Rwaka served as Internal Affairs Minister but in fact he had to oversee a department entirely controlled by RPF political cadres known in Rwanda as abakada who report to the RPF apparatus.

Kagame has appointed Jean de Dieu Ntiruhungwa as his replacement. Ntiruhungwa joined the RPF in a secret ritual last year. He must submit to RPF rules and practices. Any violation of those rules and practices is punished by the death penalty. Ntiruhungwa was replaced by Silas Kanamugire. Changes have also affected major parastatal companies including Sonarwa, Electrogaz, Caisse Hypothecaire and Postal Services. Three hutu in similar situation were sworn in as members of parliement: Jean Damascene Nayinzira, Augustin Iyamuremye and Etienne Magari.

Other individuals who have joined the RPF but who still carry the political label of a different political party are Bernard Makuza, Amandin Rugira, Stanley Safari, and Anastase Gasana. Many Hutu who have refused to join the RPF have either left the country or been demoted.

Political sources say early this week General Kagame held a crisis meeting with Justice Minister Captain Jean de Dieu Mucyo and Attorney General Gahima to discuss how to stop the disclosure of confidential information regarding RPF covert activities. According to these sources Kagame is worried that former Prime Minister Rwigema might have revealed information that came across his desk while he was in office.

The three officials apparently discussed measures to discredit and weaken growing political opposition based in North America and Western Europe. A source says Kagame promised to give all necessary means to the Directorate of Military Intelligence (DMI), the Ministry of Justice, and the Rwandan Information Office (ORINFOR).

Most Rwandans do know that their Minister of Justice is a captain in the Rwandan Patriotic Army (RPA). He underwent military training shortly after the RPF takeover. Kagame does not allow the disclosure of the names and ranks of some (RPA) members. A military source says there are many officers like Mucyo who serve in the RPA.
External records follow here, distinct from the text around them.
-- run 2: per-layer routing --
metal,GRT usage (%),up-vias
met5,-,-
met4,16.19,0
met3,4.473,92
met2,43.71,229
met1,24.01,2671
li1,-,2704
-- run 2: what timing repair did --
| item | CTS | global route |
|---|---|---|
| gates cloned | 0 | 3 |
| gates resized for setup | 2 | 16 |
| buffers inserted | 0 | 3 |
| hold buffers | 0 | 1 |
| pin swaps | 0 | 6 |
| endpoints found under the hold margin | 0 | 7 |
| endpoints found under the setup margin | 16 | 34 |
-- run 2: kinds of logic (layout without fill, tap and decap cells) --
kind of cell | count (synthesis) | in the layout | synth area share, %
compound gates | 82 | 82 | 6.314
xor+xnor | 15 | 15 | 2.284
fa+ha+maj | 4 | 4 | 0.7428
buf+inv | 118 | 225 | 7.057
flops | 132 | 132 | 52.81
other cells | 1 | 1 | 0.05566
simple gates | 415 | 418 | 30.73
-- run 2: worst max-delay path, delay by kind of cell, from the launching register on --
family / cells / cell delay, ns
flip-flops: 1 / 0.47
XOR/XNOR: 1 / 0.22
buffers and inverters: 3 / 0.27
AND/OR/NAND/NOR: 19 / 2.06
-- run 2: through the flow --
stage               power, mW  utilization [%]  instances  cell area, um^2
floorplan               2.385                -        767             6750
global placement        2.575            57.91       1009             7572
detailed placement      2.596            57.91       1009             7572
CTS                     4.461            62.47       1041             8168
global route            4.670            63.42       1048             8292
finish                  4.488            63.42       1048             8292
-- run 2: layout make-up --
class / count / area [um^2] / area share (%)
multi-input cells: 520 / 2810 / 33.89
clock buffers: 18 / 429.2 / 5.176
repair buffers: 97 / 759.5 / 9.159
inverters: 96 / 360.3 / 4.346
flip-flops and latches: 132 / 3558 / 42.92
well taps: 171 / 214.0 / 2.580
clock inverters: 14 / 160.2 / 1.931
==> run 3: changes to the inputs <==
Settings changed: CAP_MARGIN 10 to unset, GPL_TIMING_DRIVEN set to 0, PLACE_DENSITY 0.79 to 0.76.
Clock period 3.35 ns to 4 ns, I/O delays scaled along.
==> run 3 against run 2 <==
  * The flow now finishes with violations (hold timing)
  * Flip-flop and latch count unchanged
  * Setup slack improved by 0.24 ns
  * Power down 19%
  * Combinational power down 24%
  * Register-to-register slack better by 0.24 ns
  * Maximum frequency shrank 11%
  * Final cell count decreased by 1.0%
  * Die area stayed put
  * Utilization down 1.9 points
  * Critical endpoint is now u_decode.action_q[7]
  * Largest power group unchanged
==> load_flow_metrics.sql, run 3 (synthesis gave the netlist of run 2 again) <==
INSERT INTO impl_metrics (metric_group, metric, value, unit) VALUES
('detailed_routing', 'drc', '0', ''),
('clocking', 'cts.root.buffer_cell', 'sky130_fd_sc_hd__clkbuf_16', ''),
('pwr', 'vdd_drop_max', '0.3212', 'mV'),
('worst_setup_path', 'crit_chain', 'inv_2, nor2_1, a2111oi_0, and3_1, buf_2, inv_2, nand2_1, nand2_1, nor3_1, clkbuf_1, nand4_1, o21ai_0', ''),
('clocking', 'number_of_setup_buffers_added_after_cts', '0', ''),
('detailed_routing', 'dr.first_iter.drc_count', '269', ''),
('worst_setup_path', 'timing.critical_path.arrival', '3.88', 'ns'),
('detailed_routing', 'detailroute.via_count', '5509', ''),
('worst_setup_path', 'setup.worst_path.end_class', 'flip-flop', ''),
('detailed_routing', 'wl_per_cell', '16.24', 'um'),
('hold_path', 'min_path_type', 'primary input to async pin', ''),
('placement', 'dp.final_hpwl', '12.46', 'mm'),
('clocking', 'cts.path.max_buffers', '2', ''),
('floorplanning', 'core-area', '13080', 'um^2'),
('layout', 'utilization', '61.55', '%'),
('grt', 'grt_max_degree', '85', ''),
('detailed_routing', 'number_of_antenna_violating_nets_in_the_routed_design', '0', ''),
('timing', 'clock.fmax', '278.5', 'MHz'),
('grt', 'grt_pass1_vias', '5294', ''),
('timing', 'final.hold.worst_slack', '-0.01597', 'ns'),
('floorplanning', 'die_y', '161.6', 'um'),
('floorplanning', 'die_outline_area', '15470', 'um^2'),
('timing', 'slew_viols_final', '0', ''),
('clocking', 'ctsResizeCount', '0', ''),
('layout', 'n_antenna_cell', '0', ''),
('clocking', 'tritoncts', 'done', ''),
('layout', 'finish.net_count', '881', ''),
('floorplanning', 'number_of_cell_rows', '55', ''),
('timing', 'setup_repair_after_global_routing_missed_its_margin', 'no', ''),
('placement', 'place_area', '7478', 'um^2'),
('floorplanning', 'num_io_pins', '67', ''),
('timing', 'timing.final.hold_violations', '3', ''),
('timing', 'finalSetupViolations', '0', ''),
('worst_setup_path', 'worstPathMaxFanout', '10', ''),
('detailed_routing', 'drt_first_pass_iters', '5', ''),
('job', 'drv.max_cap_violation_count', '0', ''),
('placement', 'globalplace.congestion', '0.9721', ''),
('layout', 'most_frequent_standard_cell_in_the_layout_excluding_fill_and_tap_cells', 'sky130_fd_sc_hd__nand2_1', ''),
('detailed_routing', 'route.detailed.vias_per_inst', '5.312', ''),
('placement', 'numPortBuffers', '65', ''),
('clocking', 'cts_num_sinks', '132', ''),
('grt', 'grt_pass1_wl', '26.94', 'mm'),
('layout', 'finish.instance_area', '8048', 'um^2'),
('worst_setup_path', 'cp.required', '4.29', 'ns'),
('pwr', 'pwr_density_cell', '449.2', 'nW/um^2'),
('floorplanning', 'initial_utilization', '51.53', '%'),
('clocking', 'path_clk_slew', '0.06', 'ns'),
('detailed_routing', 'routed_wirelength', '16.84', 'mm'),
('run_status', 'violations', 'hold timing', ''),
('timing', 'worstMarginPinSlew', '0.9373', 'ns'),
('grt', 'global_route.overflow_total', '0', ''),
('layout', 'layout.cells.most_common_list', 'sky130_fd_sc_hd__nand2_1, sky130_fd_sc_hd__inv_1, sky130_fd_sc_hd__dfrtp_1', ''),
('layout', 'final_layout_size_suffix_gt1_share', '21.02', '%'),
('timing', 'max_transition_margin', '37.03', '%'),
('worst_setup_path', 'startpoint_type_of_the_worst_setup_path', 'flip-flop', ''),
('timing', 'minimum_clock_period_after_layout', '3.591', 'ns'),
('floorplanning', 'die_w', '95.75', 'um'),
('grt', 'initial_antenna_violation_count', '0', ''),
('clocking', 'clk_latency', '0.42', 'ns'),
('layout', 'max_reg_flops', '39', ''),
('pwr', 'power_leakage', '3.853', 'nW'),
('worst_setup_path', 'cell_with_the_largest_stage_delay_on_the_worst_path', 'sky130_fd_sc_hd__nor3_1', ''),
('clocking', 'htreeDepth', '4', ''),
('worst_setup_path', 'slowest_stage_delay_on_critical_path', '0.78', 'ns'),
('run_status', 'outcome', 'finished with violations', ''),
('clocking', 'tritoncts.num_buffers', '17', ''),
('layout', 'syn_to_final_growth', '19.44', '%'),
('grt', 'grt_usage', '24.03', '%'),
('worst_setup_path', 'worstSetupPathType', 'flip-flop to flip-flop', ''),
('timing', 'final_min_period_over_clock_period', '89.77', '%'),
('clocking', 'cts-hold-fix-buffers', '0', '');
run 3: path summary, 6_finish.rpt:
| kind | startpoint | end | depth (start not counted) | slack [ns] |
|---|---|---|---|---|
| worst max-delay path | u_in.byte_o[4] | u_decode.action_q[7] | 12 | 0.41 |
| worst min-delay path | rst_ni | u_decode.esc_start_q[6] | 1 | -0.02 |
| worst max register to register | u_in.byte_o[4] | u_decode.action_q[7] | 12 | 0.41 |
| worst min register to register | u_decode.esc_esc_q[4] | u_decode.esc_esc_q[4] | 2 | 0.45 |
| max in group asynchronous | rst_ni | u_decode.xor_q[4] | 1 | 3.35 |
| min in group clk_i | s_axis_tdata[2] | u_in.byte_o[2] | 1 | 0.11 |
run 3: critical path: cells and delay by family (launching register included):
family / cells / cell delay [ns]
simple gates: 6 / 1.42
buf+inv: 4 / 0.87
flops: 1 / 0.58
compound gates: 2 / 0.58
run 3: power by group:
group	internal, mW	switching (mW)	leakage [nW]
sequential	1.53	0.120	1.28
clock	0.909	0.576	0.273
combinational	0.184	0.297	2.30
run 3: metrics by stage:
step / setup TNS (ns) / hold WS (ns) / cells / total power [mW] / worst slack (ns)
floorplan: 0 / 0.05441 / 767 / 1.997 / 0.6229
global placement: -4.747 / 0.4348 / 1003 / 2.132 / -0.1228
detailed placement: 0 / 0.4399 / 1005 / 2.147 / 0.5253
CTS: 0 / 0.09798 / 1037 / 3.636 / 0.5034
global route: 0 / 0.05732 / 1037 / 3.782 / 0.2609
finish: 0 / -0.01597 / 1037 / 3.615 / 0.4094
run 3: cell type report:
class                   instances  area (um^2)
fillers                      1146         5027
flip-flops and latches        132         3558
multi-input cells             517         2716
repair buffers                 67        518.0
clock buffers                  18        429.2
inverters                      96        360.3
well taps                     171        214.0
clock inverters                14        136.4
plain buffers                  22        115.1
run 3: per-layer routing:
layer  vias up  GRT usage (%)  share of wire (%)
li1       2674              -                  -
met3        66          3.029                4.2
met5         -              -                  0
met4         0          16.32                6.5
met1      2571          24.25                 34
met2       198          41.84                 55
**src/rtl/rtc_div.sv**
```systemverilog
// ----------------------------------------------------------------------------
// rtc_div
// Pipelined restoring divider, one quotient bit per stage. The numerator
// must stay below den << Q_W.
// ----------------------------------------------------------------------------
module rtc_div #(
    parameter int NUM_W = 14,
    parameter int DEN_W = 8,
    parameter int Q_W   = 6
) (
    input  logic             clk,
    input  logic             en,
    input  logic [NUM_W-1:0] num,
    input  logic [DEN_W-1:0] den,
    output logic [Q_W-1:0]   quo
);

    localparam int RW = DEN_W + Q_W;

    logic [RW-1:0]    rem_in   [Q_W];
    logic [DEN_W-1:0] den_in   [Q_W];
    logic [Q_W-1:0]   quo_in   [Q_W];
    logic [RW-1:0]    sub      [Q_W];
    logic [RW-1:0]    rem_next [Q_W];
    logic [Q_W-1:0]   quo_next [Q_W];
    logic [RW-1:0]    rem_reg  [Q_W];
    logic [DEN_W-1:0] den_reg  [Q_W];
    logic [Q_W-1:0]   quo_reg  [Q_W];

    always_comb
    begin
        for (int k = 0; k < Q_W; k++)
        begin
            if (k == 0)
            begin
                rem_in[k] = RW'(num);
                den_in[k] = den;
                quo_in[k] = '0;
            end
            else
            begin
                rem_in[k] = rem_reg[k-1];
                den_in[k] = den_reg[k-1];
                quo_in[k] = quo_reg[k-1];
            end
            sub[k] = RW'(den_in[k]) << (Q_W - 1 - k);
            if (rem_in[k] >= sub[k])
            begin
                rem_next[k] = rem_in[k] - sub[k];
                quo_next[k] = quo_in[k] | (Q_W'(1) << (Q_W - 1 - k));
            end
            else
            begin
                rem_next[k] = rem_in[k];
                quo_next[k] = quo_in[k];
            end
        end
    end

    always_ff @(posedge clk)
    begin
        if (en)
        begin
            for (int k = 0; k < Q_W; k++)
            begin
                rem_reg[k] <= rem_next[k];
                den_reg[k] <= den_in[k];
                quo_reg[k] <= quo_next[k];
            end
        end
    end

    assign quo = quo_reg[Q_W-1];

endmodule

```
**config.mk**
```make
export PLATFORM = sky130hd
export DESIGN_NAME = rtc_div
export DESIGN_NICKNAME = d
export VERILOG_FILES = /design/src/rtl/rtc_div.sv
export SDC_FILE = /design/constraint.sdc
export NUM_CORES = 1
export LEC_CHECK = 0
export BUFFER_PORTS_ARGS = -buffer_cell sky130_fd_sc_hd__clkbuf_2
export CAP_MARGIN = 25
export CORE_ASPECT_RATIO = 1.4
export CORE_MARGIN = 2
export CORE_UTILIZATION = 55
export DETAILED_ROUTE_END_ITERATION = 12
export PLACE_DENSITY = 0.75
export SETUP_SLACK_MARGIN = 0.5
export SLEW_MARGIN = 10
export SYNTH_ARGS = -nofsm -noshare
export SYNTH_HDL_FRONTEND = slang
export SYNTH_SLANG_ARGS = --single-unit
```
**constraint.sdc**
```tcl
create_clock -name clk -period 5.09 [get_ports clk]
set_input_delay 0.7635 -clock clk [delete_from_list [all_inputs] [get_ports clk]]
set_output_delay 0.7635 -clock clk [all_outputs]
set_load 0.05 [all_outputs]
```
### src/rtl/pew_pkg.sv
// Package for the particle Euler step block: field widths, fixed-point constants,
// command codes and saturating arithmetic helpers.
// No dependencies; imported by pew_divider and the core.
package pew_pkg;

   localparam int unsigned Q_W        = 32;          // signed Q16.16 word
   localparam int unsigned FRAC_W     = 16;
   localparam int unsigned MASS_W     = 31;          // unsigned Q15.16 mass
   localparam int unsigned DT_W       = 31;          // unsigned Q15.16 step
   localparam int unsigned DIV_NUM_W  = Q_W + FRAC_W; // |force| << 16
   localparam int unsigned PROD_W     = Q_W + DT_W;
   localparam int unsigned AXES       = 3;
   localparam int unsigned AXIS_W     = 2;
   localparam logic [AXIS_W-1:0] LAST_AXIS = AXIS_W'(AXES - 1);

   localparam logic [MASS_W-1:0] MASS_RESET = MASS_W'(65536);
   localparam logic [DT_W-1:0]   DAMP_Q16   = DT_W'(64225);   // 0.98
   localparam logic signed [Q_W-1:0] WALL_LIMIT = Q_W'(393216); // 6.0
   localparam logic signed [Q_W-1:0] WALL_CLAMP = Q_W'(386662); // 5.9
   localparam logic [6:0]  REST_SQ_LIMIT = 7'd43;
   localparam logic [Q_W-1:0] REST_MAG_MAX = Q_W'(6);

   localparam logic signed [Q_W-1:0] S_MAX = {1'b0, {(Q_W-1){1'b1}}};
   localparam logic signed [Q_W-1:0] S_MIN = {1'b1, {(Q_W-1){1'b0}}};

   typedef enum logic [1:0] {
      CMD_INTEGRATE = 2'd0,
      CMD_WALL      = 2'd1,
      CMD_LOAD      = 2'd2
   } cmd_type;

   // magnitude of a signed word; the most negative value maps to 2^31
   function automatic logic [Q_W-1:0] mag_of(input logic signed [Q_W-1:0] v);
      return v[Q_W-1] ? Q_W'(-v) : Q_W'(v);
   endfunction

   // sign + magnitude back to a saturated signed word
   function automatic logic signed [Q_W-1:0] sat_from_mag(
      input logic                 neg,
      input logic [DIV_NUM_W-1:0] mag
   );
      logic big;
      big = |mag[DIV_NUM_W-1:Q_W-1];
      if (neg) begin
         return big ? S_MIN : -$signed(mag[Q_W-1:0]);
      end
      return big ? S_MAX : $signed(mag[Q_W-1:0]);
   endfunction

   function automatic logic signed [Q_W-1:0] sat_add(
      input logic signed [Q_W-1:0] a,
      input logic signed [Q_W-1:0] b
   );
      logic signed [Q_W:0] s;
      s = {a[Q_W-1], a} + {b[Q_W-1], b};
      if (s[Q_W] != s[Q_W-1]) begin
         return s[Q_W] ? S_MIN : S_MAX;
      end
      return s[Q_W-1:0];
   endfunction

   function automatic logic signed [Q_W-1:0] sat_neg(input logic signed [Q_W-1:0] v);
      return (v == S_MIN) ? S_MAX : -v;
   endfunction

endpackage
===== src/hw/rtl/dmw_delay.sv =====
// Enabled shift-register delay line for sideband data.
module dmw_delay #(
  parameter int W = 8,
  parameter int D = 4
) (
  input  logic         clk_i,
  input  logic         en_i,
  input  logic [W-1:0] d_i,
  output logic [W-1:0] q_o
);
  logic [W-1:0] sr_q [D];

  always_ff @(posedge clk_i) begin
    if (en_i) begin
      sr_q[0] <= d_i;
      for (int i = 1; i < D; i++) begin
        sr_q[i] <= sr_q[i-1];
      end
    end
  end

  assign q_o = sr_q[D-1];
endmodule
File: src/hw/rtl/dmw_pkg.sv
// Shared widths, constants and result type for the daily min/max estimator.
package dmw_pkg;

  localparam int TEMP_W  = 14;
  localparam int RH_W    = 14;
  localparam int WIND_W  = 15;
  localparam int LWIND_W = 12;
  localparam int HWIND_W = 15;

  // Q24 fraction x/(x+237.3) as a signed word
  localparam int F_W     = 25;
  localparam int DIV_DW  = 16;
  localparam int FRAC_QW = 24;
  localparam int LONG_QW = 48;
  localparam int K_W     = 8;

  localparam int EXP_DEPTH_DEF = 256;

  localparam logic [20:0] EXPO_K    = 21'd1632852;
  localparam logic [16:0] TC_OFF    = 17'd23730;
  localparam logic [16:0] TK_OFF    = 17'd27317;
  localparam logic [13:0] RH_CAP    = 14'd10000;
  localparam logic [19:0] RECIP_100 = 20'd671089;
  localparam int          RECIP_SH  = 26;
  localparam bit   [63:0] LN2_Q30   = 64'd744261118;
  localparam bit   [63:0] Q30_ONE   = 64'd1073741824;

  // Frac divider plus sign fix-up, then the humidity path
  localparam int FRAC_LAT = FRAC_QW + 2;
  localparam int HUM_LAT  = LONG_QW + 9;

  typedef struct packed {
    logic signed [TEMP_W-1:0]  low_temp;
    logic signed [TEMP_W-1:0]  high_temp;
    logic        [RH_W-1:0]    low_humidity;
    logic        [RH_W-1:0]    high_humidity;
    logic        [LWIND_W-1:0] low_wind;
    logic        [HWIND_W-1:0] high_wind;
  } res_t;

endpackage

File: src/hw/rtl/dmw_div.sv
// Pipelined restoring divider, one quotient bit per stage, with a tag sideband.
module dmw_div #(
  parameter int QW = 24,
  parameter int TW = 1
) (
  input  logic                           clk_i,
  input  logic                           en_i,
  input  logic [dmw_pkg::DIV_DW+QW-1:0]  num_i,
  input  logic [dmw_pkg::DIV_DW-1:0]     dv_i,
  input  logic [TW-1:0]                  tag_i,
  output logic [QW-1:0]                  quo_o,
  output logic [dmw_pkg::DIV_DW-1:0]     rem_o,
  output logic [TW-1:0]                  tag_o
);
  import dmw_pkg::*;

  logic [DIV_DW-1:0] rem_q [QW+1];
  logic [DIV_DW-1:0] dv_q  [QW+1];
  logic [QW-1:0]     lo_q  [QW+1];
  logic [QW-1:0]     quo_q [QW+1];
  logic [TW-1:0]     tag_q [QW+1];

  // Upper numerator bits are below the divisor by construction
  always_ff @(posedge clk_i) begin
    if (en_i) begin
      rem_q[0] <= num_i[QW +: DIV_DW];
      lo_q[0]  <= num_i[QW-1:0];
      quo_q[0] <= '0;
      dv_q[0]  <= dv_i;
      tag_q[0] <= tag_i;
    end
  end

  for (genvar j = 1; j <= QW; j++) begin : g_step
    logic [DIV_DW:0] trial;
    logic            fits;

    assign trial = {rem_q[j-1], lo_q[j-1][QW-1]};
    assign fits  = trial >= {1'b0, dv_q[j-1]};

    always_ff @(posedge clk_i) begin
      if (en_i) begin
        rem_q[j] <= fits ? DIV_DW'(trial - {1'b0, dv_q[j-1]}) : DIV_DW'(trial);
        lo_q[j]  <= {lo_q[j-1][QW-2:0], 1'b0};
        quo_q[j] <= {quo_q[j-1][QW-2:0], fits};
        dv_q[j]  <= dv_q[j-1];
        tag_q[j] <= tag_q[j-1];
      end
    end
  end

  assign quo_o = quo_q[QW];
  assign rem_o = rem_q[QW];
  assign tag_o = tag_q[QW];
endmodule

File: config.mk
export PLATFORM = sky130hd
export DESIGN_NAME = dmw_div
export DESIGN_NICKNAME = d
export VERILOG_FILES = /design/src/hw/rtl/dmw_pkg.sv /design/src/hw/rtl/dmw_div.sv
export SDC_FILE = /design/constraint.sdc
export NUM_CORES = 2
export LEC_CHECK = 0
export BUFFER_PORTS_ARGS = -buffer_cell sky130_fd_sc_hd__buf_2
export CAP_MARGIN = 15
export CORE_ASPECT_RATIO = 1.25
export CORE_UTILIZATION = 57
export DETAILED_ROUTE_END_ITERATION = 7
export PLACE_DENSITY = 0.77
export SYNTH_ARGS = -nofsm -noshare
export SYNTH_HDL_FRONTEND = slang
export SYNTH_SLANG_ARGS = --single-unit
File: constraint.sdc
create_clock -name clk_i -period 3.2 [get_ports clk_i]
set_clock_uncertainty 0.05 [all_clocks]
set_input_delay 0.64 -clock clk_i [delete_from_list [all_inputs] [get_ports clk_i]]
set_output_delay 0.64 -clock clk_i [all_outputs]
set_load 0.01 [all_outputs]
==> metrics.md <==
| Metric | Value |
|---|---|
| Worst hold slack | 0.2341 ns |
| Area contributors post-synth | edfxtp_1, ha_1, mux2_2 |
| GPL Wtd Cong | 0.9307 |
| Grt total ovfl | 0 |
| Core Region | 0.1134 mm2 |
| Register area | 0.04231 mm2 |
| I/O pin total | 100 |
| Reg2reg setup slack | 0.06 ns |
| Area of the multi-input gates | 0.02126 mm2 |
| Vias per inst | 5.653 |
| Vias in the first global route | 38930 |
| Mux share of post-synthesis cell area | 0.05099 |
| DR WL/cell | 18.17 um |
| WP data required | 3.65 ns |
| DP Area | 0.06956 mm2 |
| Max Slew Vio Count | 0 |
| HPWL Detailed | 86490 um |
| CTS root buf | clkbuf_16 |
| 1st-iter DRT viols | 2416 |
| Vias | 38310 |
| Met1 Use GR | 0.2253 |
| Beginning of the critical path | rem_q[0][32]$_DFFE_PP_ |
| Worst-path clk slew | 0.06 ns |
| Clock sink count | 1409 |
| Final wirelength | 123200 um |
| Worst-case clock buffer depth | 3 |
| F_max | 318.4 MHz |
| Diode count | 0 |
| Synthesis Warnings | 0 |
| Met2 Track Usage GR | 0.4009 |
| CTS Buf Count | 140 |
| Die X | 305.0 um |
| Worst path max stage delay | 0.44 ns |
| Fillers | 7810 |
| Worst-Margin Slew | 0.6957 ns |
| PwrDens | 969.4 mW/mm2 |
| Max Cap Violations | 0 |
| Async SR Flop Fraction | 0 |
| Final std cell area, no fill | 0.07547 mm2 |
| First-pass GRT wire length | 195800 um |
| Area grow syn2layout | 15.41% |
| Slowest-stage cell, CP | edfxtp_1 |
| Gr busiest metal | met2 |
| Post-synth top area share | 0.6470 |
| Slew HR | 0.5319 |
| Final-stage net count | 5659 |
| Register area share after synthesis | 0.6470 |
| Commonest cells after routing, fill and taps aside | edfxtp_1, inv_1, ha_1, nor2_1, mux2_2 |
| Cell total after placement | 6446 |
| Worst vdd ir | 634.9 uV |
| Row count | 138 |
| R2R Path Start | rem_q[0][32]$_DFFE_PP_ |
| Gr usage total | 0.2128 |
| Buffers on Ports | 99 |
| Tmin final | 3.140 ns |
| Largest area contributor in the netlist | edfxtp_1 |
| CP Capture Point | rem_q[0][50]$_DFFE_PP_ |
| Hold Path Class | input pin to register |
| Synth Register Bits | 1409 |
| CP Cell Sequence | ha_4, nor2b_1, o31a_1, o31ai_2, buf_4, a211oi_2, o311ai_1, a21oi_1, o32a_1, buf_12, mux2_2 |
| Initial core utilization | 0.5764 |
| Routed Antenna Nets | 0 |
| Setup crit end kind | register |
| Syn_area_per_cell | 13.85 um2 |
| R2r worst-path depth | 11 |
| Met3 GRT Util | 0.03371 |
| Post-Synth Adder-Cell Area | 0.08082 |
| Antenna violations before repair | 0 |
| CP Max Fanout | 16 |
| Synth Area in Compound Gates | 0.08801 |
| Setup CP Type | register to register |
| Commonest non-fill, non-tap cell in the layout | edfxtp_1 |
| Cell variety after synth | 74 |
| Clock Latency Late Sink | 0.78 ns |
| Drt pass-1 iters | 5 |
| Die area | 0.1161 mm2 |
| Synthesized area | 0.06539 mm2 |
| DRC viols | 0 |
| Outcome | completed |
| Setup crit start kind | register |
| EDFF count, synth | 1409 |
| Largest net degree at the start of global routing | 110 |
| Die Y | 380.7 um |
| Largest family of logic cells by synthesized area | compound AO/OA/AOI/OAI gates |
| XOR/XNOR Fraction of Synth Area | 0.03281 |
| Non-filler instance count after layout | 6778 |
| Hold depth | 1 |
| TritonCTS clock tree | built |
| Final Hold Viols | 0 |
| Syn nets | 5188 |
| Period utilization | 0.9814 |
| Share of post-route cells with drive strength above 1 | 0.1671 |
| Primary FF master, synth | edfxtp_1 |
| Number of H-tree branching levels | 4 |
| Setup TNS | 0 ns |
| R2r endpoint | rem_q[0][50]$_DFFE_PP_ |
| Synth Area in Simple Gates | 0.06714 |
| Leakage | 29.57 nW |
| WP data arrival | 3.59 ns |
| Final setup fails | 0 |
| Cells after synthesis | 4721 |
report_power, final:
group | switching, mW | total [mW] | internal [mW]
registers | 2.08 | 27.7 | 25.7
clock network | 7.00 | 17.2 | 10.2
logic | 14.4 | 28.2 | 13.8
layer usage:
layer / wire length, um / vias up
met3: 4360 / 357
met1: 45820 / 18540
li1: - / 18550
met4: 6255 / 0
met2: 66750 / 866
met5: 0 / -
critical path: cells and delay by family, from the launching register on:
family	cells	cell delay, ns
AO/OA/AOI/OAI	6	1.33
AND/OR/NAND/NOR	1	0.13
adder cells (fa/ha/maj)	1	0.28
buffers and inverters	2	0.35
flip-flops	1	0.44
multiplexers	1	0.28
through the flow:
| stage | utilization | total power [mW] | worst slack [ns] |
|---|---|---|---|
| floorplan | - | 47.24 | 0.1103 |
| global placement | 0.6132 | 54.34 | -0.2420 |
| detailed placement | 0.6132 | 55.26 | -0.2642 |
| CTS | 0.6613 | 72.90 | 0.01220 |
| global route | 0.6653 | 77.33 | -0.01927 |
| finish | 0.6653 | 73.16 | 0.05962 |
Yosys cell counts, drive strengths merged, types with 15 or more instances:
library cell,instances
a21oi,242
a21o,60
ha,384
xor2,71
nand4,49
o31a,24
nor4,31
buf,23
inv,525
nor2,322
nor2b,66
or3,32
clkbuf,17
fa,24
o21ai,206
nand2b,33
mux2,250
o21a,75
a211oi,35
xnor2,174
nand3,65
o211ai,16
mux2i,50
or2,17
a2111oi,15
nand2,185
a31oi,23
edfxtp,1409
o31ai,40
a21boi,24
nor3,69
registers in the layout, indices dropped and copies added (netlist names):
register  flops
tag_q        25
dv_q        384
rem_q       400
quo_q       300
lo_q        300
what timing repair did:
item                                   in CTS  in global routing
hold buffers                               57                  0
setup endpoints to repair                  77                258
gates resized for setup                    11                 74
endpoints found under the hold margin      57                  0
cloned                                      0                  1
buffers inserted                            0                 16
pin swaps                                   2                 17
kinds of logic after synthesis:
logic type	Yosys count
buf+inv	565
flops	1409
xor+xnor	245
compound gates	874
fa+ha+maj	408
mux	300
simple gates	920
worst min path at each step:
| stage | to | from | slack [ns] |
|---|---|---|---|
| after floorplan | lo_q[0][100]$_DFFE_PP_ | lo_q[0][75]$_DFFE_PP_ | 0.35 |
| final | lo_q[0][1]$_DFFE_PP_ | en_i | 0.23 |
| after global routing | lo_q[0][1]$_DFFE_PP_ | en_i | 0.25 |
| after global placement | quo_q[2][162]$_DFFE_PP_ | quo_q[2][137]$_DFFE_PP_ | 0.35 |
| after CTS | lo_q[0][0]$_DFFE_PP_ | en_i | 0.22 |
| after detailed placement | lo_q[0][151]$_DFFE_PP_ | lo_q[0][126]$_DFFE_PP_ | 0.35 |
cell type report:
type	count	share of cell area
clock buffer	164	0.04902
clock inverter	94	0.01530
inverter	525	0.02611
multi-input combinational	2747	0.2817
sequential	1409	0.5606
tap	1470	0.02437
timing repair buffer	369	0.04287
(Power assumes the default switching activity.)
A senior Interior Ministry official told AfroAmerica Network that municipal elections held last week gave a mandate to 80 percent of the mayors who were already in office. More than 90 percent of these mayors and other elected officers are Tutsi. The few Hutu who accepted to run for office had to join the RPF in a secret ritual.

Meanwhile, Major Kabuye, the former Prefect of Kigali City is under house arrest after being evicted from the house of former Director of Electrogaz, Donat Munyanganizi, a hutu, whose family is exiled in Europe. The RPF recently expelled Kabuye from the National Transitional Assembly (NTA) and there is rumor that she might have been expelled from the RPF and the APR. According to Jean-Pierre Mugabe, a former RPF intelligence officer, she is implicated in the assassination of former Rwandan President Juvenal Habyarimana. Many believe that Major Kabuye is targeted for knowing too much on the assassination and the perspectives for her testimony.

(c)AfroAmerica Network, March, 2001.